> ACTIVITY: Reproduce, exactly and in full, only the lines below from the one containing "-- run 2: worst" through the one containing "create_clock -name core_clock -period 10.0".

> MATERIAL PROVIDED:
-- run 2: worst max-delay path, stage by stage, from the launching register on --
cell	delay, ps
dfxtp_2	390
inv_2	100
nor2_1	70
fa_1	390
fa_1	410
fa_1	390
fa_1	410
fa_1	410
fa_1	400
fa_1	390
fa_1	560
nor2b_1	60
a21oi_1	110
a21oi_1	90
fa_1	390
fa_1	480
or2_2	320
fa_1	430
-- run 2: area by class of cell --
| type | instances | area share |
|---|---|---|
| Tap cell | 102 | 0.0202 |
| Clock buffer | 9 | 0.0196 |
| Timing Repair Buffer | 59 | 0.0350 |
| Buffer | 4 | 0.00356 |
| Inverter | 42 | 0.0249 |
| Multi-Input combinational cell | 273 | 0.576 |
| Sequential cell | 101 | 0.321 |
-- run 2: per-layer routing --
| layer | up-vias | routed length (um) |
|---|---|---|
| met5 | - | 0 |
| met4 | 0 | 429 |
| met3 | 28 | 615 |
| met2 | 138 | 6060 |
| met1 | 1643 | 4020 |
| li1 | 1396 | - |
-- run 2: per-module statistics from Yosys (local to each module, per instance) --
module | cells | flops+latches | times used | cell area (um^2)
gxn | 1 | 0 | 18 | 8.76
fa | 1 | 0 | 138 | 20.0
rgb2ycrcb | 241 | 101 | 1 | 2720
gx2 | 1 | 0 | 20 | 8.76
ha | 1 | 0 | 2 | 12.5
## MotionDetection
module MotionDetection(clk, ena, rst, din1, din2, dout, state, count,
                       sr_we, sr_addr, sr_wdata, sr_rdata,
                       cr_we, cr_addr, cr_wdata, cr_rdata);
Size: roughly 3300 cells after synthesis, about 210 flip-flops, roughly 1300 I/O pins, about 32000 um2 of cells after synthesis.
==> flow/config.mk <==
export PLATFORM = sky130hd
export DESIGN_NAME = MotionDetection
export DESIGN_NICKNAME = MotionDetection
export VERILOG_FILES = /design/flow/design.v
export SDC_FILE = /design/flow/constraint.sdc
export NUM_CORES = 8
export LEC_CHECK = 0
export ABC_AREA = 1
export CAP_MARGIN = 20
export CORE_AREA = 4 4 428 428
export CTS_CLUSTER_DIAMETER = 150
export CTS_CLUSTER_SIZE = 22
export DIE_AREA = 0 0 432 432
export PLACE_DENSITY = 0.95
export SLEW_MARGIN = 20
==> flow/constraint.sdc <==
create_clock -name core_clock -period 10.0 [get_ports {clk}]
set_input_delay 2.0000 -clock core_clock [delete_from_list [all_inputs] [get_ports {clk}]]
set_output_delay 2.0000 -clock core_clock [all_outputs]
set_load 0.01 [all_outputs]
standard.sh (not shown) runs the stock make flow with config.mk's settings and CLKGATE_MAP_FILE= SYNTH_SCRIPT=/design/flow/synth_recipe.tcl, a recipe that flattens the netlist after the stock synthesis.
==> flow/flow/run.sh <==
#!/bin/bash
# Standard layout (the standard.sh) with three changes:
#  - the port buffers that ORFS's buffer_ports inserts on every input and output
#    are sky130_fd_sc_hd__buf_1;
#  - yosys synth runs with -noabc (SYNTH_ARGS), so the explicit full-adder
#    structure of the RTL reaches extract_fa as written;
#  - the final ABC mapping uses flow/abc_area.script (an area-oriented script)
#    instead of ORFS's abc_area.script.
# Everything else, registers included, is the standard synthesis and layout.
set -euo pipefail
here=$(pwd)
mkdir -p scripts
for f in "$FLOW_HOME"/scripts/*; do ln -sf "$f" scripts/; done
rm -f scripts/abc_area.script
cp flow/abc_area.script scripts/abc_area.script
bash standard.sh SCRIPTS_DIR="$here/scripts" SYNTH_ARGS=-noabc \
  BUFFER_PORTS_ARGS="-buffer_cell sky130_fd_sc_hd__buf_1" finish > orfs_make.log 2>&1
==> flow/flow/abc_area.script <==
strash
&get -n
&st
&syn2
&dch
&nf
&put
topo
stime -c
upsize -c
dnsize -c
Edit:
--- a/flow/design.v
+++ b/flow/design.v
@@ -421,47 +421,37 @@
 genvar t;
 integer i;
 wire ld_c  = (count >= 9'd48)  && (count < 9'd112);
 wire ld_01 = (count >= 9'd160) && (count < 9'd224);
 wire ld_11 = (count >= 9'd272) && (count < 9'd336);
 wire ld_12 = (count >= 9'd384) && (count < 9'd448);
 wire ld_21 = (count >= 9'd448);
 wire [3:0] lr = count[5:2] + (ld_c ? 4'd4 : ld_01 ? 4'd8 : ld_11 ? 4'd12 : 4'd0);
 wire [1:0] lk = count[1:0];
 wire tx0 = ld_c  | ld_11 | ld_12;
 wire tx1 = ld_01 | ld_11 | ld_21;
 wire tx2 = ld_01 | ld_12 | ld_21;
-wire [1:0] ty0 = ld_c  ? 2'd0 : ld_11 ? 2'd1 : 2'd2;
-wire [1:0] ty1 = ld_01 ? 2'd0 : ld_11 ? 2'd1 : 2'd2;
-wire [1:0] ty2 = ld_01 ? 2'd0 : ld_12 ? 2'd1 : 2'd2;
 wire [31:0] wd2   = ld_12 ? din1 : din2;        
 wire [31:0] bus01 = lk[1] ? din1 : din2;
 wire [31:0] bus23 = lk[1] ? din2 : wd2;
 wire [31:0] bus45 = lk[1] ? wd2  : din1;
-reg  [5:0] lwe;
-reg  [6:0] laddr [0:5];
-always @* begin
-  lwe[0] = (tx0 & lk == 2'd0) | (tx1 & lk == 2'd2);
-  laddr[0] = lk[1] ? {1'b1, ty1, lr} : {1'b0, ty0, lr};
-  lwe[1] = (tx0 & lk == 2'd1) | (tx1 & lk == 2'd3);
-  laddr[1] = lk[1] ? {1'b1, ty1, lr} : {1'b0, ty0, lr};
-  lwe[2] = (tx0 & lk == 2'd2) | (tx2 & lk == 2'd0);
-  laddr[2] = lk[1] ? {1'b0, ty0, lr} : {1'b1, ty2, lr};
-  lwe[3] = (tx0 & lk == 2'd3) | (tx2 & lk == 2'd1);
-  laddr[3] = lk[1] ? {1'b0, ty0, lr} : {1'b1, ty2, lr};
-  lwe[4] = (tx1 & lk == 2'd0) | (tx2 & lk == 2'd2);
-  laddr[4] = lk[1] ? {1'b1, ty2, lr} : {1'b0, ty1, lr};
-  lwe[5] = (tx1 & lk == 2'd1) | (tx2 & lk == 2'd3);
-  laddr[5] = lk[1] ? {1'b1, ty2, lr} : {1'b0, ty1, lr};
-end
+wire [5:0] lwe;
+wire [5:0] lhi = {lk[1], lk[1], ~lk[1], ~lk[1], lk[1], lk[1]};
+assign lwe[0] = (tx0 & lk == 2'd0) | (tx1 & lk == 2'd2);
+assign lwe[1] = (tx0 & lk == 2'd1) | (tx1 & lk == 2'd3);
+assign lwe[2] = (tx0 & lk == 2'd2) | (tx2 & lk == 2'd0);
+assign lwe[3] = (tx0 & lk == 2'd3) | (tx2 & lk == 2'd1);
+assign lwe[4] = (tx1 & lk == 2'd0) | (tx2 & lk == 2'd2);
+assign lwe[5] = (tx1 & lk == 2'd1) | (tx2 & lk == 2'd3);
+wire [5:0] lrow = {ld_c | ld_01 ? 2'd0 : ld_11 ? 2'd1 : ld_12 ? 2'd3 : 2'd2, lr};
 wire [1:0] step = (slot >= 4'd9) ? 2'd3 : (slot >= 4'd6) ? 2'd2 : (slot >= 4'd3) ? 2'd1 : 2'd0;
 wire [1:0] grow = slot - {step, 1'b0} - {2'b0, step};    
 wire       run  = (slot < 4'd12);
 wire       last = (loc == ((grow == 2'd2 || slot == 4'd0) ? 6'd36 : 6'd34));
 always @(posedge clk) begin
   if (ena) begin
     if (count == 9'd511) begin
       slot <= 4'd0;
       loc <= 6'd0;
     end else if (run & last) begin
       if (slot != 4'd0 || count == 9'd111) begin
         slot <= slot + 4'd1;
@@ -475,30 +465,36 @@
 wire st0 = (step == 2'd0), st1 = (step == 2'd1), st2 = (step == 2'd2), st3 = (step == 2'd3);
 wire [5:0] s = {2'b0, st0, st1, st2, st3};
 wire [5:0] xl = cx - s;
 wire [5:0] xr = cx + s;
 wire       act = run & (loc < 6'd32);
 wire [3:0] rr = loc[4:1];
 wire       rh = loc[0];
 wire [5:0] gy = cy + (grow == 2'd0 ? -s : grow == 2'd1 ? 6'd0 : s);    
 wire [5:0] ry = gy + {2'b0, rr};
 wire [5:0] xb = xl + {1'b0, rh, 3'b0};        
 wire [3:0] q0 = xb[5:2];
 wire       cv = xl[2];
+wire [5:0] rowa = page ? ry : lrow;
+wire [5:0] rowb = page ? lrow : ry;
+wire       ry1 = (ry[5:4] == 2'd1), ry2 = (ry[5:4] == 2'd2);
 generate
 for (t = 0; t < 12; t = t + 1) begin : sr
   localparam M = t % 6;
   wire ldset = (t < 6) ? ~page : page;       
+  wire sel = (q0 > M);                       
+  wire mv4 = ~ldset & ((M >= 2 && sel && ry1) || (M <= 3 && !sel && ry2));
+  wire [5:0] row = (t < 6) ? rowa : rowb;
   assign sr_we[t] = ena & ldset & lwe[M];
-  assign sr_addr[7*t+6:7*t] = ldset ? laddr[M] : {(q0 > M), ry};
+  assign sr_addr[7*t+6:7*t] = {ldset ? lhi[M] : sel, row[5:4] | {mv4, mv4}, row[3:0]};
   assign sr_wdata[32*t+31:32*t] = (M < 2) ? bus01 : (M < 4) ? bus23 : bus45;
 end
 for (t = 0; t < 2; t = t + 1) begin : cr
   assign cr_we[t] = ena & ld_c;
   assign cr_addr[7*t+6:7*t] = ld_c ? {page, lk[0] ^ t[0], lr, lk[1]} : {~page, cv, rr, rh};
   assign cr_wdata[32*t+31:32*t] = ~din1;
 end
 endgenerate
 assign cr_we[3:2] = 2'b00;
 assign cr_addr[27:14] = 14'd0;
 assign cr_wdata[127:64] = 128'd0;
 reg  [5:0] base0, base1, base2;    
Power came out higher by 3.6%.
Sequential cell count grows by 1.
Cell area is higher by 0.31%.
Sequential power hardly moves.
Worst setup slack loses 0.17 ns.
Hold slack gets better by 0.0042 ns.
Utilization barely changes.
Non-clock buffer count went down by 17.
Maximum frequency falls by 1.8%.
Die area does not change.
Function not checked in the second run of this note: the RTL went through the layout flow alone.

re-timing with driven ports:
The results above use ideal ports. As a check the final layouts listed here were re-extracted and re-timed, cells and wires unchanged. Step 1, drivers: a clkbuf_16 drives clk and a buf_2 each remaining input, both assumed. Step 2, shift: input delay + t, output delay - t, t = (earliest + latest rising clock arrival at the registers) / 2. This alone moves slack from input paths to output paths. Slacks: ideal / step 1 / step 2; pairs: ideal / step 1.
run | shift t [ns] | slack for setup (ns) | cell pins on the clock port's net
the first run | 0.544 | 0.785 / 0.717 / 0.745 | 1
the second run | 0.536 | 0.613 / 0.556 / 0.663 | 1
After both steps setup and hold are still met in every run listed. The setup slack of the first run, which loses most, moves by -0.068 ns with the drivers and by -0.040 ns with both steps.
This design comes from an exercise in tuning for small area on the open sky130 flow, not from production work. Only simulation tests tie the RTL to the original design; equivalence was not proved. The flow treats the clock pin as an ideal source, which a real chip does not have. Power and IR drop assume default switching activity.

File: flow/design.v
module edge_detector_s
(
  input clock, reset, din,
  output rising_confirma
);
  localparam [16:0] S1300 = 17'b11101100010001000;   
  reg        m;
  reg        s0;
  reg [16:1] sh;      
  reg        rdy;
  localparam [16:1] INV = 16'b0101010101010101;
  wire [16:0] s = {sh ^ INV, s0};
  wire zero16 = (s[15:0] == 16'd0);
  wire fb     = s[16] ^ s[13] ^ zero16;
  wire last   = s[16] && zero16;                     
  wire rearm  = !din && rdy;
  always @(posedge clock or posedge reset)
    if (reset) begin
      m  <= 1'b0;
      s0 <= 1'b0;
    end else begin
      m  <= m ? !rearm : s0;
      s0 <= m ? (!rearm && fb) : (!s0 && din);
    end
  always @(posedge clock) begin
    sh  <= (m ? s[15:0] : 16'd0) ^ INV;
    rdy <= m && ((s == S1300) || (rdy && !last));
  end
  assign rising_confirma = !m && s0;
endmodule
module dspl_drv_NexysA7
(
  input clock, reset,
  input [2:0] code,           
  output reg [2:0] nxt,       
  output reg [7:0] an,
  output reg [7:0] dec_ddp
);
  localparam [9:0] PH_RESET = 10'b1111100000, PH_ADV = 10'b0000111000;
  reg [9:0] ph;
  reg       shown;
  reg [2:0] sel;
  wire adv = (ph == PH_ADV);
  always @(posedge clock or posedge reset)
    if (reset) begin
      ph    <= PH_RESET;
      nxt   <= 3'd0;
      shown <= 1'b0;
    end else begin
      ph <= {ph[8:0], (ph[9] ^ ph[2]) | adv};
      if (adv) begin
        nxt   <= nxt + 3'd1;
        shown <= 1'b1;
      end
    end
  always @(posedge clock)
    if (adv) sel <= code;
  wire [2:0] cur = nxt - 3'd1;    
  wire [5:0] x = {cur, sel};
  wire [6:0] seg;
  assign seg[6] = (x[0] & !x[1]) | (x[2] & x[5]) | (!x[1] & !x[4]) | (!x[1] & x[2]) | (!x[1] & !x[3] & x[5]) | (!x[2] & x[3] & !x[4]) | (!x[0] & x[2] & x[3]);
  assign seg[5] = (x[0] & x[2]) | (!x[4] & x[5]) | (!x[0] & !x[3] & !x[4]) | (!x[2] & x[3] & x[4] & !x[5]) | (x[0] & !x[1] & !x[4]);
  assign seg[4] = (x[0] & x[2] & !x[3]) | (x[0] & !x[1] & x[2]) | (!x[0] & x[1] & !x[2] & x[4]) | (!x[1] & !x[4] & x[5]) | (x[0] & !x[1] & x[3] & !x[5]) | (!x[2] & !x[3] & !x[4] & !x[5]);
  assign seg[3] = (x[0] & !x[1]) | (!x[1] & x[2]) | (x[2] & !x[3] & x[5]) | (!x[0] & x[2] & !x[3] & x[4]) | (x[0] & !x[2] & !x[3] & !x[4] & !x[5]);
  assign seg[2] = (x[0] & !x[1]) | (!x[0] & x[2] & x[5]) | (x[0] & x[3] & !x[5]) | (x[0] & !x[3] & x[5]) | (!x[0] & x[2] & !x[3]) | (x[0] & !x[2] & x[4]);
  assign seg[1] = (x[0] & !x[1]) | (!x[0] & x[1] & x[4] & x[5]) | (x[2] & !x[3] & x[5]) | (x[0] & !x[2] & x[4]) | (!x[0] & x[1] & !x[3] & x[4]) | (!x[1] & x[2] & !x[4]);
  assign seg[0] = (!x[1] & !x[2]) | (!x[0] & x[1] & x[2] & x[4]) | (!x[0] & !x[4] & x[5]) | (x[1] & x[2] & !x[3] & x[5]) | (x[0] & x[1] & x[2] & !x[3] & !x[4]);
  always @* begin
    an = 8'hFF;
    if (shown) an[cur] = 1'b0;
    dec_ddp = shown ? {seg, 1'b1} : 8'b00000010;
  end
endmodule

==

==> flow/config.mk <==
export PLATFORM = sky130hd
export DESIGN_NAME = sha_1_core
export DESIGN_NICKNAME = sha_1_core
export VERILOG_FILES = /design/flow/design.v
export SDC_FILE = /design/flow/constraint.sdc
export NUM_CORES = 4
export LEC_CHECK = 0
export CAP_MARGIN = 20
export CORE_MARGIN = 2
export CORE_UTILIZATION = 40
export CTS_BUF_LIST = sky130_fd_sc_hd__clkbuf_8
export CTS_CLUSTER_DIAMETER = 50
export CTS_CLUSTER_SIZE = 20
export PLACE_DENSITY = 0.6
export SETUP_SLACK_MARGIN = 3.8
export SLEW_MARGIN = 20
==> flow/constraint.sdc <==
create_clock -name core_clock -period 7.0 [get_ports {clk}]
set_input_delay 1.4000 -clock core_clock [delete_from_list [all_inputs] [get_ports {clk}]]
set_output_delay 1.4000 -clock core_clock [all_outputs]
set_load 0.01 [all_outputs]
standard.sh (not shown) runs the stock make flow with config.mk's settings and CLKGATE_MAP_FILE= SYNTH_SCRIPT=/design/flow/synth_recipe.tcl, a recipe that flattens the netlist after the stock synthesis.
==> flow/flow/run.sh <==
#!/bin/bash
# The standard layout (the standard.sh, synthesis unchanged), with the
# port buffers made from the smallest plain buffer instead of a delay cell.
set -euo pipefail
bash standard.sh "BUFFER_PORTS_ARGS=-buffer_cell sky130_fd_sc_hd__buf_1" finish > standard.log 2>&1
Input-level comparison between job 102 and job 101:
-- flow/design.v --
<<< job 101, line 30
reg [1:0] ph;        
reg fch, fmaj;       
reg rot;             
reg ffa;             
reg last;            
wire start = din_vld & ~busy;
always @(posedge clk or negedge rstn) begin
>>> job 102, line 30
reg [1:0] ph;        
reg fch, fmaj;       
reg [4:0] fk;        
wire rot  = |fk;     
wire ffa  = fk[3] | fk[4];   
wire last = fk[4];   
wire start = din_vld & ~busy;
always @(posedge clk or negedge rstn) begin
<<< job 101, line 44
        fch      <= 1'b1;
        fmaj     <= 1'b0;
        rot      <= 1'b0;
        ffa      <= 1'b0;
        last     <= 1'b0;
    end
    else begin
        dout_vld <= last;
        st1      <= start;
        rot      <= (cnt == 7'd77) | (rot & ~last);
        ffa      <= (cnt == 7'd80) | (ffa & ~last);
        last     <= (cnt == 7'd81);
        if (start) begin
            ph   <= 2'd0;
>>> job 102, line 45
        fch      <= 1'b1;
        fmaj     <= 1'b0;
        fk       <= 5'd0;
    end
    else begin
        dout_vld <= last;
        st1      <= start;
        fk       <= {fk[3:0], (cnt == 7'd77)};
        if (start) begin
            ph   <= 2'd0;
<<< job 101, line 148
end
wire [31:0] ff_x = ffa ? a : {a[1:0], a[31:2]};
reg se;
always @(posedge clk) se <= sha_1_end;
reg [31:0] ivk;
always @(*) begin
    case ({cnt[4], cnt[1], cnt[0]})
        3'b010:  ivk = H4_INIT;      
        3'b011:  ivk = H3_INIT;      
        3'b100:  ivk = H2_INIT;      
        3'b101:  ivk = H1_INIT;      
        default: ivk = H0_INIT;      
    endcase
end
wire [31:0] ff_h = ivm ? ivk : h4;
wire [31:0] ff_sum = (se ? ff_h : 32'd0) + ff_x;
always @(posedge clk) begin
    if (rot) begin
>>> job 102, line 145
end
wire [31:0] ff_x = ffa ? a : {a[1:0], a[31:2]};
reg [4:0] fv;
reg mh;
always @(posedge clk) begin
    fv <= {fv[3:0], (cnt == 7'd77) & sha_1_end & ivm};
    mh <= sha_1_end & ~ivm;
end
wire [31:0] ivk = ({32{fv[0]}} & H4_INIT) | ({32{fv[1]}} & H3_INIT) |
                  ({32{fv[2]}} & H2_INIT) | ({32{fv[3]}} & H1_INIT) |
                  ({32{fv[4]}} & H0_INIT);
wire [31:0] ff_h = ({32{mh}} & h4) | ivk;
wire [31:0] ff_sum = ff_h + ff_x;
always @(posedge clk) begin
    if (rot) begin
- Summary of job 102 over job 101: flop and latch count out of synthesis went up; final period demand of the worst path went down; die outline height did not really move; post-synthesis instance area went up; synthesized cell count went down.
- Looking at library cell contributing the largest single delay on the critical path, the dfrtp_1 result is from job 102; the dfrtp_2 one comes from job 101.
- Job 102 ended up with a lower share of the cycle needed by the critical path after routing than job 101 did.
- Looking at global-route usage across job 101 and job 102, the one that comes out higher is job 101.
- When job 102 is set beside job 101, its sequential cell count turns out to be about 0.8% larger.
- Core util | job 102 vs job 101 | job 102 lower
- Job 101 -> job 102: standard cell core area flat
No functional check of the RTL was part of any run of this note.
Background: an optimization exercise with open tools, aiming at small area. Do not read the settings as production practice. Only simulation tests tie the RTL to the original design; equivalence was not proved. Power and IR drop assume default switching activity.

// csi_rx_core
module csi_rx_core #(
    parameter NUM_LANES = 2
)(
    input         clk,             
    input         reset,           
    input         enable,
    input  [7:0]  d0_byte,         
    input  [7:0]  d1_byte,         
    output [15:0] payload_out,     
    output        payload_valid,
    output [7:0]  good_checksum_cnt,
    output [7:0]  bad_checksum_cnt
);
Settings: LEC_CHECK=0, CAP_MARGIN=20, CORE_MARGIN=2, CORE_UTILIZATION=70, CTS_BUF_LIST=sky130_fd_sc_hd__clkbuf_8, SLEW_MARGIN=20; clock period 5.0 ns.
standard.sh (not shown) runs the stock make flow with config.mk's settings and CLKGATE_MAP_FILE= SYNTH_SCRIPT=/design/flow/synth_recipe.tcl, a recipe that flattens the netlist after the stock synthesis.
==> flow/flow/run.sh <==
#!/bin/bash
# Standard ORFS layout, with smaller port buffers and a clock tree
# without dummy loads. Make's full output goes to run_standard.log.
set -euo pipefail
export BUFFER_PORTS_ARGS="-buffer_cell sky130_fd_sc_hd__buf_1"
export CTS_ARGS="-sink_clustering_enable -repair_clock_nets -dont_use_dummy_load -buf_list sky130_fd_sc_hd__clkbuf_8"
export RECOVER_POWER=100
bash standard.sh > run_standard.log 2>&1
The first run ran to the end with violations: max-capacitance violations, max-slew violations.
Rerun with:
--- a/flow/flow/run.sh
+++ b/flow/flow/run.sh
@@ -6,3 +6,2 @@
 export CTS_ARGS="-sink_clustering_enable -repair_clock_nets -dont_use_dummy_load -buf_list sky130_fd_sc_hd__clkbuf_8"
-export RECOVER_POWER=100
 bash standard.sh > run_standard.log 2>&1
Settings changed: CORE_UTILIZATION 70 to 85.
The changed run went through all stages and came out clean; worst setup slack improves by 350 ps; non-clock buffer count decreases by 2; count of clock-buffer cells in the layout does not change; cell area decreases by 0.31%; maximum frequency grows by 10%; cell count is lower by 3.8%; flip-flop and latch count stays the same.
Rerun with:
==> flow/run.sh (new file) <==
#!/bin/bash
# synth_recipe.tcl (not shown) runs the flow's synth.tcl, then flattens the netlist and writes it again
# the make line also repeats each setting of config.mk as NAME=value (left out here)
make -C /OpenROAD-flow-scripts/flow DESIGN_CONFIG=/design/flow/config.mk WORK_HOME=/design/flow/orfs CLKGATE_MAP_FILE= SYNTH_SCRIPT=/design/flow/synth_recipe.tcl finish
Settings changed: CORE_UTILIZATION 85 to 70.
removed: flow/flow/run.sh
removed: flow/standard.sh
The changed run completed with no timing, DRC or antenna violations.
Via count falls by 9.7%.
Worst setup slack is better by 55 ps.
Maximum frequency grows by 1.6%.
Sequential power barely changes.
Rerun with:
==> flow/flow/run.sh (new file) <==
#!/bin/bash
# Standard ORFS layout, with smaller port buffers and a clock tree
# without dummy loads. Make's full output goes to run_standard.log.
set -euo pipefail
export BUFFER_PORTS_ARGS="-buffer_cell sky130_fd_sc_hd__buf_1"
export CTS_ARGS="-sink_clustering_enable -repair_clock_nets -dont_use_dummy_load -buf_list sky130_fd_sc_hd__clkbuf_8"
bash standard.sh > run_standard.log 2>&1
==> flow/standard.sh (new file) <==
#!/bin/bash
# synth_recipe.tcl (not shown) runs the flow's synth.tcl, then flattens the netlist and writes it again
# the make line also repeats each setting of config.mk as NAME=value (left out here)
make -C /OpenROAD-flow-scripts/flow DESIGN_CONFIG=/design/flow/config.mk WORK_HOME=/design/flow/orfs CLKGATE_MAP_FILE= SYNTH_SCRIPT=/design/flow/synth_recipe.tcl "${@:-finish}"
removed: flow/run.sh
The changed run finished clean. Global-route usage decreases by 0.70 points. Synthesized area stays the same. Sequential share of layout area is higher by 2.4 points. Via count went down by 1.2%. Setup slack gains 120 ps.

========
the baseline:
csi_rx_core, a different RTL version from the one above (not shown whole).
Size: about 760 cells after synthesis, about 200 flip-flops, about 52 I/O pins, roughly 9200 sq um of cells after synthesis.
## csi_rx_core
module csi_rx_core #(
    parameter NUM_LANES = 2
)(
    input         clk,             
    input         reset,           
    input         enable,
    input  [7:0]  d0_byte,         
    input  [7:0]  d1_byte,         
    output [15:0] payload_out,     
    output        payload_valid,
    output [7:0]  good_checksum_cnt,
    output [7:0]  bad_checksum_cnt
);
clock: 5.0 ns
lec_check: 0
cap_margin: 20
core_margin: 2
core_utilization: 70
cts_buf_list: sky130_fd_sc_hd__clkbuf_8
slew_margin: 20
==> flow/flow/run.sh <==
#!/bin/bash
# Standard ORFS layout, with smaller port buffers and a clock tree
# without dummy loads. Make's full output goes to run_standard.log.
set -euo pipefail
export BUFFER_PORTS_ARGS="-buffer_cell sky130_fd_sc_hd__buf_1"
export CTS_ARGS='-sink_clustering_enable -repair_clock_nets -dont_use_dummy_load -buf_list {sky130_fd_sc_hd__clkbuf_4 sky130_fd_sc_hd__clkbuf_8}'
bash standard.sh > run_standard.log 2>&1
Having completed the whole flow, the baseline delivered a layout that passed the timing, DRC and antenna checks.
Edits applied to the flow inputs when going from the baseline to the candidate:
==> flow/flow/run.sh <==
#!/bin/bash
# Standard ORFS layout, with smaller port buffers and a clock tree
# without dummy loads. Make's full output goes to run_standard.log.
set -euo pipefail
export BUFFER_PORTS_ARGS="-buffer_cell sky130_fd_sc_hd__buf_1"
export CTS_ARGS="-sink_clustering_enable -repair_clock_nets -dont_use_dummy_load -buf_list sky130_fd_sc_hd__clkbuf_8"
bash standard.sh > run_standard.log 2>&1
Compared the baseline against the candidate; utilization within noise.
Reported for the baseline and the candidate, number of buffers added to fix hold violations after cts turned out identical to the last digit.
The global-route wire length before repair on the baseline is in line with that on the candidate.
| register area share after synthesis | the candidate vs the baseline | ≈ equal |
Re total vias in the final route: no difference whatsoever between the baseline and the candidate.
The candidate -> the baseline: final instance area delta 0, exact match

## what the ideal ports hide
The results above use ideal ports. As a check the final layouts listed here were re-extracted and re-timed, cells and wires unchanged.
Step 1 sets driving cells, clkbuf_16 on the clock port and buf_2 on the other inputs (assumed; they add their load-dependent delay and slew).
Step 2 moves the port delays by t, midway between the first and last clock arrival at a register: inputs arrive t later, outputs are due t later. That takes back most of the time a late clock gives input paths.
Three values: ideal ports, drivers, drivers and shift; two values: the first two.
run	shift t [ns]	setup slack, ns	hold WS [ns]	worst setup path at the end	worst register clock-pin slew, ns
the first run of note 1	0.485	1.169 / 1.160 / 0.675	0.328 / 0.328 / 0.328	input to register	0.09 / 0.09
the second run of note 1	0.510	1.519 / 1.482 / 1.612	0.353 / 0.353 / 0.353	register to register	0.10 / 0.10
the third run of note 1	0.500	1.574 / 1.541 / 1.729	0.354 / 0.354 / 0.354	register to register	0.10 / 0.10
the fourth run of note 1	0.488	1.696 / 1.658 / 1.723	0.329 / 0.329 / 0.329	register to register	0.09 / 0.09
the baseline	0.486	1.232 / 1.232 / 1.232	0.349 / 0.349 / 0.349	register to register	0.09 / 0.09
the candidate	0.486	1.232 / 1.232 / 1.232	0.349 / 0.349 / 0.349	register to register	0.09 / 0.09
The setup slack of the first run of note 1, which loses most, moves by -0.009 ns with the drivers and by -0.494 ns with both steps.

> WRITTEN RESPONSE:
-- run 2: worst max-delay path, stage by stage, from the launching register on --
cell	delay, ps
dfxtp_2	390
inv_2	100
nor2_1	70
fa_1	390
fa_1	410
fa_1	390
fa_1	410
fa_1	410
fa_1	400
fa_1	390
fa_1	560
nor2b_1	60
a21oi_1	110
a21oi_1	90
fa_1	390
fa_1	480
or2_2	320
fa_1	430
-- run 2: area by class of cell --
| type | instances | area share |
|---|---|---|
| Tap cell | 102 | 0.0202 |
| Clock buffer | 9 | 0.0196 |
| Timing Repair Buffer | 59 | 0.0350 |
| Buffer | 4 | 0.00356 |
| Inverter | 42 | 0.0249 |
| Multi-Input combinational cell | 273 | 0.576 |
| Sequential cell | 101 | 0.321 |
-- run 2: per-layer routing --
| layer | up-vias | routed length (um) |
|---|---|---|
| met5 | - | 0 |
| met4 | 0 | 429 |
| met3 | 28 | 615 |
| met2 | 138 | 6060 |
| met1 | 1643 | 4020 |
| li1 | 1396 | - |
-- run 2: per-module statistics from Yosys (local to each module, per instance) --
module | cells | flops+latches | times used | cell area (um^2)
gxn | 1 | 0 | 18 | 8.76
fa | 1 | 0 | 138 | 20.0
rgb2ycrcb | 241 | 101 | 1 | 2720
gx2 | 1 | 0 | 20 | 8.76
ha | 1 | 0 | 2 | 12.5
## MotionDetection
module MotionDetection(clk, ena, rst, din1, din2, dout, state, count,
                       sr_we, sr_addr, sr_wdata, sr_rdata,
                       cr_we, cr_addr, cr_wdata, cr_rdata);
Size: roughly 3300 cells after synthesis, about 210 flip-flops, roughly 1300 I/O pins, about 32000 um2 of cells after synthesis.
==> flow/config.mk <==
export PLATFORM = sky130hd
export DESIGN_NAME = MotionDetection
export DESIGN_NICKNAME = MotionDetection
export VERILOG_FILES = /design/flow/design.v
export SDC_FILE = /design/flow/constraint.sdc
export NUM_CORES = 8
export LEC_CHECK = 0
export ABC_AREA = 1
export CAP_MARGIN = 20
export CORE_AREA = 4 4 428 428
export CTS_CLUSTER_DIAMETER = 150
export CTS_CLUSTER_SIZE = 22
export DIE_AREA = 0 0 432 432
export PLACE_DENSITY = 0.95
export SLEW_MARGIN = 20
==> flow/constraint.sdc <==
create_clock -name core_clock -period 10.0 [get_ports {clk}]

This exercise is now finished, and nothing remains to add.